17 May 2010


Barring a funeral (which may God graciously prevent!) the next liturgy to be celebrated in St. Paul's will be the Divine Service for Pentecost.  So today I took down the Easter banners and stowed them away until next year.  I put the red paraments upon the altar, pulpit, and lectern, and hung up our single Pentecost banner.  Pentecost will be the last Sunday on which our choir will sing till next Fall.  The Paschal Candle was snuffed out at Ascension, and on Exaudi it was returned to its usual home by the Baptismal font. The Church is readying for us a return to what Roman Christians call "ordinary time."

The Day of the Spirit is the border between the Semester Domini and the Semester Ecclesiae.  It belongs to both, I think.  It points in both directions.  We have stood to receive the Holy Eucharist all during the Paschal season, but on Pentecost we kneel again.  Yet, like all of Eastertide, there will be no gradual on Pentecost, and the alleluia will be doubled, but unlike Easter we will return to the "normal" alleluia and set aside the jubilant celtic alleluia till Easter returns again.   In numerous little ways like this, we prepare to go back to the way things usually are.  And yet, I hope we go back a changed people - a people in whom the Paschal joy is not quenched, but in whom it burns in the hidden heart.  It's not that the joy is less, it is that is more interior - deeper, abiding, and yet much less on display in the Church's liturgical life.  If Easter has given us a veritable foretaste of heaven on earth, Pentecost and following Sundays remind us that it was, after all, only a foretaste, and so the yearning remains for the fullness of what is yet to be.  Thus, we pray:

Come, Holy Spirit!  Fill the hearts of your faithful people and kindle in them the fire of Your divine love!


Past Elder said...

Roman Christians called the upcoming season no such thing as "ordinary time" until 40 years ago, before which the term was unknown.

The time is called The Time of Pentecost, and marks the fifth and last season of the Roman liturgical calendar. Paschaltide ends with the Saturday after Pentecost, and the Time of Pentecost does indeed, in the traditional lectionary, focus on our life in this transitory age, stressing growth in Christlike living, culminating in the end of this age with the Last Judgement and end of time.

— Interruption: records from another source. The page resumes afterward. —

File: config.mk
export PLATFORM = sky130hd
export DESIGN_NAME = operand_select
export DESIGN_NICKNAME = d
export VERILOG_FILES = /design/src/design/dsp_pkg.sv /design/src/design/operand_select.sv
export VERILOG_INCLUDE_DIRS = /design/src /design/src/include
export SDC_FILE = /design/constraint.sdc
export NUM_CORES = 1
export LEC_CHECK = 0
export BUFFER_PORTS_ARGS = -buffer_cell sky130_fd_sc_hd__buf_2
export CAP_MARGIN = 20
export CORE_MARGIN = 4
export CORE_UTILIZATION = 50
export CTS_BUF_LIST = sky130_fd_sc_hd__clkbuf_8 sky130_fd_sc_hd__clkbuf_16
export DETAILED_ROUTE_END_ITERATION = 8
export HOLD_SLACK_MARGIN = 0.15
export PLACE_DENSITY = 0.78
export SYNTH_ARGS = -nofsm -noshare
export SYNTH_HDL_FRONTEND = slang
export SYNTH_SLANG_ARGS = --single-unit
File: constraint.sdc
create_clock -name clk -period 5.7 [get_ports clk]
set_clock_uncertainty 0.1 [all_clocks]
set_input_delay 0.285 -clock clk [delete_from_list [all_inputs] [get_ports clk]]
set_output_delay 0.285 -clock clk [all_outputs]
set_load 0.005 [all_outputs]
File: src/include/dsp_consts.svh
`ifndef DSP_CONSTS_SVH
`define DSP_CONSTS_SVH

// Dual-lane operand and coefficient width
`define DSP_HALF_W 18
// Dual-lane pre-adder sum, one carry bit wider
`define DSP_SUM_W 19
// Dual-lane product, also the packed operand word of one lane
`define DSP_LANE_PROD_W 37

// 27x27 mode
`define DSP_WIDE_OP_W 26
`define DSP_WIDE_W 27
`define DSP_WIDE_PROD_W 54

// Width of each operand and coefficient input port
`define DSP_IN_W 36

// Accumulator and final result
`define DSP_ACC_W 64
// Raw product field, also resultb
`define DSP_RAW_W 36

// Coefficient bank geometry
`define DSP_BANK_DEPTH 8
`define DSP_BANK_AW 3

`endif

File: src/design/dsp_pkg.sv
`include "dsp_consts.svh"

package dsp_pkg;

	// One mode bit, 18x19 lanes or one 27x27 multiply
	typedef enum logic {
		MODE_DUAL = 1'b0,
		MODE_WIDE = 1'b1
	} dsp_mode_t;

	// Control word, travels with its item through every stage
	typedef struct packed {
		dsp_mode_t mode;
		logic      sub;        // Low minus high in dual mode
		logic      negate;     // Two's complement of post result
		logic      accumulate;
		logic      loadconst;
		logic      result_sel; // 1 accumulate path, 0 raw products
	} dsp_ctrl_t;

	// Dual mode: {high product, low product}
	// Wide mode: product in the low 54 bits
	typedef logic [2*`DSP_LANE_PROD_W-1:0] product_t;

endpackage

File: src/design/operand_select.sv
`timescale 1ns/1ps
`include "dsp_consts.svh"

module operand_select import dsp_pkg::*; (
	input  logic                        clk,
	input  logic                        reset,
	input  dsp_ctrl_t                   ctrl,
	input  logic                        internal_coeff_a,
	input  logic                        internal_coeff_b,
	input  logic [`DSP_IN_W-1:0]        pre_in1,
	input  logic [`DSP_IN_W-1:0]        pre_in2,
	input  logic [`DSP_IN_W-1:0]        coef_in,
	input  logic [`DSP_BANK_AW-1:0]     coef_addr_a,
	input  logic [`DSP_BANK_AW-1:0]     coef_addr_b,
	input  logic [`DSP_HALF_W-1:0]      bank_data_a,
	input  logic [`DSP_HALF_W-1:0]      bank_data_b,
	output logic [`DSP_BANK_AW-1:0]     bank_raddr_a,
	output logic [`DSP_BANK_AW-1:0]     bank_raddr_b,
	output logic [`DSP_LANE_PROD_W-1:0] op_x,
	output logic [`DSP_LANE_PROD_W-1:0] op_y,
	output dsp_ctrl_t                   op_ctrl
);

	dsp_ctrl_t             ctrl_q;
	logic                  int_a_q;
	logic                  int_b_q;
	logic [`DSP_IN_W-1:0]  in1_q;
	logic [`DSP_IN_W-1:0]  in2_q;
	logic [`DSP_IN_W-1:0]  coef_q;

	logic [`DSP_SUM_W-1:0]  sum_lo;
	logic [`DSP_SUM_W-1:0]  sum_hi;
	logic [`DSP_WIDE_W-1:0] sum_wide;
	logic [`DSP_HALF_W-1:0] coef_lo;
	logic [`DSP_HALF_W-1:0] coef_hi;
	logic [`DSP_WIDE_W-1:0] coef_wide;

	logic [`DSP_LANE_PROD_W-1:0] x_next;
	logic [`DSP_LANE_PROD_W-1:0] y_next;

	// Stage 1, capture the item
	always_ff @(posedge clk) begin
		if (reset) begin
			ctrl_q       <= '0;
			int_a_q      <= 1'b0;
			int_b_q      <= 1'b0;
			in1_q        <= '0;
			in2_q        <= '0;
			coef_q       <= '0;
			bank_raddr_a <= '0;
			bank_raddr_b <= '0;
		end else begin
			ctrl_q       <= ctrl;
			int_a_q      <= internal_coeff_a;
			int_b_q      <= internal_coeff_b;
			in1_q        <= pre_in1;
			in2_q        <= pre_in2;
			coef_q       <= coef_in;
			bank_raddr_a <= coef_addr_a;
			bank_raddr_b <= coef_addr_b;
		end
	end

	// Pre-adders, one carry bit of growth
	assign sum_lo = {1'b0, in1_q[`DSP_HALF_W-1:0]} + {1'b0, in2_q[`DSP_HALF_W-1:0]};
	assign sum_hi = {1'b0, in1_q[`DSP_IN_W-1:`DSP_HALF_W]}
		+ {1'b0, in2_q[`DSP_IN_W-1:`DSP_HALF_W]};
	assign sum_wide = {1'b0, in1_q[`DSP_WIDE_OP_W-1:0]} + {1'b0, in2_q[`DSP_WIDE_OP_W-1:0]};

	assign coef_lo = int_a_q ? bank_data_a : coef_q[`DSP_HALF_W-1:0];
	assign coef_hi = int_b_q ? bank_data_b : coef_q[`DSP_IN_W-1:`DSP_HALF_W];
	// Wide bank coefficient spans both memories, 9 bits of b on top
	assign coef_wide = int_a_q ? {bank_data_b[`DSP_WIDE_W-`DSP_HALF_W-1:0], bank_data_a}
		: coef_q[`DSP_WIDE_W-1:0];

	// Dual mode packs each lane as {coefficient, sum}
	always_comb begin
		x_next = '0;
		y_next = '0;
		if (ctrl_q.mode == MODE_WIDE) begin
			x_next[`DSP_WIDE_W-1:0] = sum_wide;
			y_next[`DSP_WIDE_W-1:0] = coef_wide;
		end else begin
			x_next = {coef_lo, sum_lo}; // Low lane
			y_next = {coef_hi, sum_hi}; // High lane
		end
	end

	// Stage 2, multiplier operands
	always_ff @(posedge clk) begin
		if (reset) begin
			op_x    <= '0;
			op_y    <= '0;
			op_ctrl <= '0;
		end else begin
			op_x    <= x_next;
			op_y    <= y_next;
			op_ctrl <= ctrl_q;
		end
	end

endmodule

# Word level (Yosys, flattened, before mapping)
# Index checks and enable logic that the tools add are counted.
totals:
  regBits: 202
  inputBits: 160
  romBits: 0
  output_inout_bits: 86
  mem_count: 0
  latch_bits: 0
  ramBits: 0
classes:
  muxes: 5
  bitwise_logic: 0
  n_div: 0
  multipliers: 0
  shifts: 0
  n_lt_le_gt_ge: 0
  eq_ne: 0
  reduce_logical: 1
  add_sub_neg: 3
op_table:
  columns: ["op", "n"]
  rows:
  - ["$mux W27", 3]
  - ["$add A18 B18 Y19", 2]
  - ["$mux W18", 2]
  - ["$add A26 B26 Y27", 1]
  - ["$reduce_or A2 Y1", 1]

# Logic depth before layout (Yosys ltp)
# Gate-level depths: netlist of the first run.
logic_depth:
  ltp_word: 2
  mapped_depth: 9

# Worst setup path after synthesis of the first run
# No wires, ideal clock.
synth_timing:
  path_type: "register -> register"
  start: "register in1_q[0]"
  end: "register op_x[22]"
  required_ps: 5467
  arrival_time_ps: 2221
  slack_ps: 3246
  path_stages_with_launch: 10
  synth_period_minus_slack_ps: 2454
  path_cell_list: "dfxtp_1 > ha_1 > fa_1 > a21o_1 > a221o_1 > a21oi_1 > o31ai_4 > a31oi_1 > xor2_1 > o22ai_1"
synth_via:
  elab_chain_len: 2
synth_rtl:
  columns: ["element", "line", "text"]
  rows:
  - ["start, declared", "operand_select.sv:27", "logic [`DSP_IN_W-1:0] in1_q;"]
  - ["start signal, assigned", "operand_select.sv:56", "in1_q <= pre_in1;"]
  - ["$add A26 B26 Y27", "operand_select.sv:68", "assign sum_wide = {1'b0, in1_q[`DSP_WIDE_OP_W-1:0]} + {1'b0, in2_q[`DSP_WIDE_OP_W-1:0]};"]
  - ["$mux W27", "operand_select.sv:80", "if (ctrl_q.mode == MODE_WIDE) begin"]
  - ["end signal, assigned", "operand_select.sv:96", "op_x <= x_next;"]
  - ["end, declared", "operand_select.sv:19", "output logic [`DSP_LANE_PROD_W-1:0] op_x,"]
# No other way between the ends.
# A chain may end at the register's enable or synchronous reset.

# Worst setup path after layout of the first run
layout_timing:
  start: "register in1_q[20]"
  end: "register op_y[16]"
layout_via:
  elab_chain_len: 2
layout_rtl:
  columns: ["element", "line", "text"]
  rows:
  - ["$add A18 B18 Y19", "operand_select.sv:66", "assign sum_hi = {1'b0, in1_q[`DSP_IN_W-1:`DSP_HALF_W]}"]
  - ["$mux W27", "operand_select.sv:80", null]
  - ["end signal, assigned", "operand_select.sv:97", "op_y <= y_next;"]
  - ["end, declared", "operand_select.sv:20", "output logic [`DSP_LANE_PROD_W-1:0] op_y,"]
# No other way between the ends.

==> results.py, run 1 <==
metrics = {
    "final_layout": {
        "syn_to_final_growth_pct": 44.23,
        "final_nets": 1379,
        "fin_util_pct": 74.87,
        "stdcell_area_um2": 11550,
        "drive_above_1_share_pct": 24.77,
        "mostFrequentLayoutCells": "buf_2 (244), dfxtp_1 (201), dlygate4sd3_1 (156)",
        "final_common_cell": "buf_2",
        "num-fill-cells": 1072,
    },
    "worst_setup_path": {
        "timing.rr.start": "in1_q[20]$_SDFF_PP0_",
        "cp_slowest_cell": "ha_1",
        "path_cells": "ha_1 > and4_2 > nand2_1 > a21boi_0 > a41oi_1 > o31ai_1 > mux2i_1 > o311ai_0",
        "slowest_delay_ns": 0.50,
        "worst-path-buf-inv": 0,
        "critPathMaxFanout": 9,
        "crit_cells": 8,
        "cp-end-kind": "flip-flop",
        "path_delay_family": "compound AO/OA/AOI/OAI gates",
        "critPathLaunch": "in1_q[20]$_SDFF_PP0_",
        "path_class": "flip-flop to flip-flop",
        "r2r_slack_ns": 3.04,
        "worstPathRequired_ns": 5.94,
        "crit_end": "op_y[16]$_SDFF_PP0_",
        "worstSetupStartpointType": "flip-flop",
        "rr_worst_depth": 8,
        "cp.arrival_ns": 2.90,
        "timing.rr.end": "op_y[16]$_SDFF_PP0_",
    },
    "logic_synthesis": {
        "synthMuxAreaShare_pct": 4.922,
        "synth_top_area_share_pct": 50.50,
        "ys_ff_latch": 202,
        "yosys.area_share.adder_pct": 6.125,
        "syn_area_um2": 8008,
        "synth_edf_count": 0,
        "synthesis.instances": 799,
        "ys_seq_area_share_pct": 50.50,
        "yosysWarnings": 0,
        "synth_compound_area_share_pct": 13.59,
        "synth_flop_cell": "dfxtp_1",
        "synthSimpleGateAreaFrac_pct": 18.78,
        "syn_avg_cell_area_um2": 10.02,
        "synth-async-reset-ratio_pct": 0,
        "yosys.area.top_type": "dfxtp_1",
        "synth_xor_xnor_area_share_pct": 3.281,
        "synth_cell_type_count": 63,
        "synthTopCellsByArea": "dfxtp_1 (51%), nor2b_1 (11%), ha_1 (5.6%)",
        "synth_top_family_by_area": "simple AND/OR/NAND/NOR gates",
        "syn-num-nets": 997,
    },
    "sta": {
        "final.setup.tns_ns": 0,
        "relSlewSlack_pct": 38.12,
        "slew_viol_final": 0,
        "setup_viol": 0,
        "hold_ws_ns": 0.1654,
        "tightest_slew_ns": 0.9282,
        "rsz0062_at_grt": "no",
        "layout_min_cycle_time_ns": 2.658,
        "finalCritPeriodShare_pct": 46.64,
        "max_clock_freq_mhz": 376.2,
        "final-hold-violation-count": 0,
    },
    "clocking": {
        "htree_levels": 1,
        "cts_tree": "built",
        "root_buffer": "clkbuf_16",
        "cts_sinks": 202,
        "clk_path_buf_depth": 3,
        "clock_latency_ns": 0.49,
        "post_cts_buffers": 0,
        "cts.reportedPaths.clkPinSlew_ns": 0.06,
        "cts_buffers": 21,
    },
    "die": {
        "coreArea_um2": 15430,
        "die-width_um": 134.6,
        "rows": 45,
        "start_util_pct": 51.91,
        "io_pins": 246,
        "die_area_um2": 18100,
        "dieHeight_um": 134.6,
    },
    "global_routing": {
        "grt_usage_pct": 25.62,
        "overflow": 0,
        "grt_pass1_wl_mm": 37.45,
        "grt_antenna_before_repair": 1,
        "grt_max_degree": 91,
        "grt_pass1_vias": 7328,
    },
    "status": {
        "status": "finished, final reports clean",
    },
    "pwr": {
        "ir_worst_vdd_mv": 0.2031,
        "power_leakage_nw": 5.263,
        "powerDensity_nw_per_um2": 285.0,
        "p_total_w": 0.003292,
    },
    "drt": {
        "dr.pass1.iters": 7,
        "wl_per_cell_um": 17.15,
        "drtIter0Drc": 490,
        "post-route-drc-count": 0,
        "ant_nets": 0,
        "viasPerCell": 5.125,
        "routed_wl_mm": 24.12,
        "num_vias": 7211,
    },
    "hold_path": {
        "min_path_type": "primary input to flip-flop",
    },
    "flow_run": {
        "drv_cap": 0,
    },
    "placement": {
        "postPlaceCellArea_um2": 9326,
        "gp_congestion": 0.8773,
        "dp_hpwl_mm": 14.88,
        "io_buffers": 245,
    },
}
[area by class of cell]
| class | instances | area (um^2) | share of cell area (%) |
|---|---|---|---|
| Clock inverter | 13 | 65.06 | 0.5633 |
| Clock buffer | 24 | 566.8 | 4.907 |
| Inverter | 9 | 33.78 | 0.2925 |
| Antenna cell | 1 | 2.502 | 0.02167 |
| Sequential cell | 202 | 4045 | 35.02 |
| Timing Repair Buffer | 404 | 2833 | 24.53 |
| Tap cell | 211 | 264.0 | 2.286 |
| Multi-Input combinational cell | 543 | 3740 | 32.38 |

"Ordinary Time" in fact dis-established two liturgical seasons of the traditional calendar, Epiphany and Pentecost, rendering them no longer cardinal, or hinge, times, but simply ordinal, in a numbered order, when in fact there is nothing ordinary at all about either of these two seasons. The latter, while not characterised by major feasts like Christmas or Easter, ordinary in that sense, has a definite character, not ordinary at all as simply a numbered order, to continue our progress until the end of the church year calls our attention to the end of this age, or "time of grace" as I learned to call it when I found better teachers than Rome provides.

Woeful as our adoption of the Roman new calendar has been (PTM alert, I am about to say something good about the three-year cycle!) at least our version continues the numbering as Sundays After Pentecost, though I would encourage the traditional Lutheran numbering as Sundays After Trinity.

William Weedon said...

I knew, when I wrote that, that I'd be hearing from Omaha... ;) Past Elder, someday I really do want to meet you in person!

Past Elder said...

Meet me over at PTM's. It'll be hysterical.

Rev. Allen Yount said...

Past Elder,
I hate the term "ordinary time" too. "Ordinary" carries a connotation of "boring" and the last thing we need is another excuse for people to think liturgy is boring.

Rev. Allen Yount
-+-Oratio, Meditatio, Tentatio Faciunt Theologum-+-

Sue said...

You change the paraments and the banners? Interesting. I'm on our church altar guild, and doing those things are our responsibility. Though a previous pastor liked to deal with the banners to get just what he wanted.

William Weedon said...

Sue, I don't always do it. We have group that double checks to make sure it's done. But if I have a spare minute or two, I'm happy to help out.

Sue said...

Nice that a number of people help out. It can be a lot of work, but I love being on the altar guild. It's a wonderful way to serve. I do draw the line at anything requiring a person to climb a ladder!